L’artiste est resté longtemps confondu avec l’artisan dont il partage le statut inférieur et méprisé. Du même coup, il est souvent anonyme : c’est un artisan, compagnon d’une confrérie de métiers. Son œuvre est au service des doctes qui en sont les commanditaires : l’artiste n’est que l’exécutant qui met son savoir-faire au profit d’un « maître », prêtre ou prince. Face au travail artisanal, se dressent la majesté du verbe et la hauteur de la raison qui élève l’homme vers Dieu. Il y aurait donc deux façons de définir l’homme : par la raison (langage) ou par le travail (arts). La première définition est antique, la seconde moderne. Ce renversement peut encore se traduire autrement : il ne faut pas dire que l’homme a des mains parce qu’il est intelligent (sans l’intelligence la main ne pourrait actualiser sa polyvalence potentielle et ne serait une main que par homonymie), mais parce qu’il a des mains, il est intelligent. Le travail précède la raison. Du moins, la paléontologie suggère un développement parallèle des compétences. Avec la stature droite, les mains cessent d’être un moyen de locomotion, offertes à de nouvelles fonctions constantes (préhension), tandis que la position du cerveau recule, libérant les nouvelles zones du cerveau propres aux fonctions intellectuelles supérieures (langage). Donc à tous égards il faut faire « l’éloge de la main ».

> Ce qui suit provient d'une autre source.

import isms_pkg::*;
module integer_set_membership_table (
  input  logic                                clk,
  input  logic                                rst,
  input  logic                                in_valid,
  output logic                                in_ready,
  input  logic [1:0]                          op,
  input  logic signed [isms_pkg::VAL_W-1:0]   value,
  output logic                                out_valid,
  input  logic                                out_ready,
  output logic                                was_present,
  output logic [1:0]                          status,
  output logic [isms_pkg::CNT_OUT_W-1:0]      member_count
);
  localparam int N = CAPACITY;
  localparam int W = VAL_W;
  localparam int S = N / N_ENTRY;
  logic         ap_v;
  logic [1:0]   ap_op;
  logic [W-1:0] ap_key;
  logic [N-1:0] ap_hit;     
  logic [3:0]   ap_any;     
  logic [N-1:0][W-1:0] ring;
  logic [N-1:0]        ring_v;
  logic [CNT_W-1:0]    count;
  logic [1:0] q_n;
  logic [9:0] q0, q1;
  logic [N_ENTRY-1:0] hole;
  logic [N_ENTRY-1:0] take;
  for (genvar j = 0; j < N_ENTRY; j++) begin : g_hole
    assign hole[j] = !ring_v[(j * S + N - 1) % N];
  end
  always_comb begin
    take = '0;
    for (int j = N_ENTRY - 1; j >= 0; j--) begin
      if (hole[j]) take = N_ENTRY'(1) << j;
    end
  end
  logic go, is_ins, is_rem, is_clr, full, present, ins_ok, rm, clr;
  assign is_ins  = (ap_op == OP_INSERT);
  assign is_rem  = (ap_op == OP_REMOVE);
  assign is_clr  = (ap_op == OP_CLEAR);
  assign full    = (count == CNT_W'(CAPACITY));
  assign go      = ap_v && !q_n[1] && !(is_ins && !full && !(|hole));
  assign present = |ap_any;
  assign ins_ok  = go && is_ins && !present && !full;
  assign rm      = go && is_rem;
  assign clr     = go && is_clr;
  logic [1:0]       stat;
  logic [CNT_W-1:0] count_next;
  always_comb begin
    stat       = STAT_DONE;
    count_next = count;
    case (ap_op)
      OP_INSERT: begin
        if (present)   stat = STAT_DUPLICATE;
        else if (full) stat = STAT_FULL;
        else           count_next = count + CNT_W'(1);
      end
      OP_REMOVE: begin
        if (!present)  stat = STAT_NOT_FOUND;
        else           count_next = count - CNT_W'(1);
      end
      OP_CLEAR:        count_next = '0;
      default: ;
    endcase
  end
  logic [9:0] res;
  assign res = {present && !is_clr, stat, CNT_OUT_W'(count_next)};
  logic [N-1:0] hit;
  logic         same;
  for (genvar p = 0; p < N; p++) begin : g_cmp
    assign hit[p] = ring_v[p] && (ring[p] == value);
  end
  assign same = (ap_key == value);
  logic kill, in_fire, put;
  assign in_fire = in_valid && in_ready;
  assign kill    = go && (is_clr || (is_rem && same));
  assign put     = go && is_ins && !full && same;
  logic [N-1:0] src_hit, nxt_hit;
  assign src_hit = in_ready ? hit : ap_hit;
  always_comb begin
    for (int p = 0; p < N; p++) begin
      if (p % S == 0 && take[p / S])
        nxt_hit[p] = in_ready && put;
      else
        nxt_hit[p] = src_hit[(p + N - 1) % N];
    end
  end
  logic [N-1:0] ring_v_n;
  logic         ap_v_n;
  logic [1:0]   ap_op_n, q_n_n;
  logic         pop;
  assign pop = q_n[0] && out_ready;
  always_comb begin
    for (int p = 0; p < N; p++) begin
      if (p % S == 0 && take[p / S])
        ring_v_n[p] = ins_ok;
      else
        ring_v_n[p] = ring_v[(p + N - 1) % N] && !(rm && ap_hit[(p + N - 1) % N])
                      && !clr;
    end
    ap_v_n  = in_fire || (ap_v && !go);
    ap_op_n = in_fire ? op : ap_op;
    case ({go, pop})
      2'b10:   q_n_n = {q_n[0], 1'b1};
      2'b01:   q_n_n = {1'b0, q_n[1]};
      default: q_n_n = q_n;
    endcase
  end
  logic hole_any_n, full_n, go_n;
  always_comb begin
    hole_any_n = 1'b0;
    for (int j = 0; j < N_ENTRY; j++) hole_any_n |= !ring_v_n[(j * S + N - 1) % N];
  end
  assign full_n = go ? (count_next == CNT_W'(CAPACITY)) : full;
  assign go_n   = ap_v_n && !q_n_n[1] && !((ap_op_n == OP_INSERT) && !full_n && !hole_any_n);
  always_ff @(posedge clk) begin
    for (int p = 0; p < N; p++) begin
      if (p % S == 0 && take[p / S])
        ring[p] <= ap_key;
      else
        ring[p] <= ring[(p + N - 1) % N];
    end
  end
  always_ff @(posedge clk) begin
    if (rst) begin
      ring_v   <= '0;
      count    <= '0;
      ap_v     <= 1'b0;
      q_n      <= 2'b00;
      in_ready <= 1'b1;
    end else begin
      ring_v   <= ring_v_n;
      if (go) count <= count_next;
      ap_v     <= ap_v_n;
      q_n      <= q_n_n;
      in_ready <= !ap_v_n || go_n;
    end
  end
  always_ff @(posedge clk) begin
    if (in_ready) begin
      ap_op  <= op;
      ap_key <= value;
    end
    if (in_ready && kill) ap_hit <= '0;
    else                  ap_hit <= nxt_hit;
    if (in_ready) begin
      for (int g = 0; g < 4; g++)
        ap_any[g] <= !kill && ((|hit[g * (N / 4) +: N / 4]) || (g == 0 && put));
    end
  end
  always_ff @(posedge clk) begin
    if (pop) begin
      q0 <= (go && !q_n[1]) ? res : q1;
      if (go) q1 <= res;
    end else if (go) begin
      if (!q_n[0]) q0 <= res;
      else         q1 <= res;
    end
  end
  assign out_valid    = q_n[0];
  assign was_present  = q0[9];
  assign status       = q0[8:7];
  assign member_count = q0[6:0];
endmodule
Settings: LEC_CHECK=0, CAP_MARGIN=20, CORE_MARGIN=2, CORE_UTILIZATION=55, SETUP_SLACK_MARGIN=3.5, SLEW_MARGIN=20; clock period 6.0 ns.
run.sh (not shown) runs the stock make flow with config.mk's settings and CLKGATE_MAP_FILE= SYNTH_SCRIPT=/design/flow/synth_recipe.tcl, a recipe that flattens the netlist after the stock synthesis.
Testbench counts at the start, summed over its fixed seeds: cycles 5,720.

L’humanisme c’est la culture de l’esprit, délié du corps, des sciences et des lettres. Mais l’humanité doit davantage ou autant aux arts et à son industrie qu’aux arts libéraux. L’esprit n’est rien sans le corps : l’activité pratique conditionne l’activité théorique. Le travail n’est pas une application dégradante de l’esprit à la transformation de la matière mais ce qui rend possible le progrès de l’esprit lui-même. Il ne faut pas voir dans le travail une chute de l’esprit dans le corps, mais l’origine réelle de toute conscience. Aussi, entre l’humanisme du langage (des opérations sur les idées et des signes sur les idées) et l’humanisme du travail, l’esprit philosophique, affranchi des préjugés sociaux, devrait-il toujours choisir le second. Que valent les humanités qui ne reposent que sur le discours qui s’ornemente (rhétorique), se commente et se glose sans fin (exégèse) ou qui s’élève si haut dans la spéculation (métaphysique, théologie) que l’esprit n’est plus en mesure de vérifier le sens de ses propositions ? Face au monde pensé par les hommes de la parole, se tient humblement l’humanité du travail, au contact des choses qui sanctionnent immédiatement les réussites ou les échecs de chaque entreprise.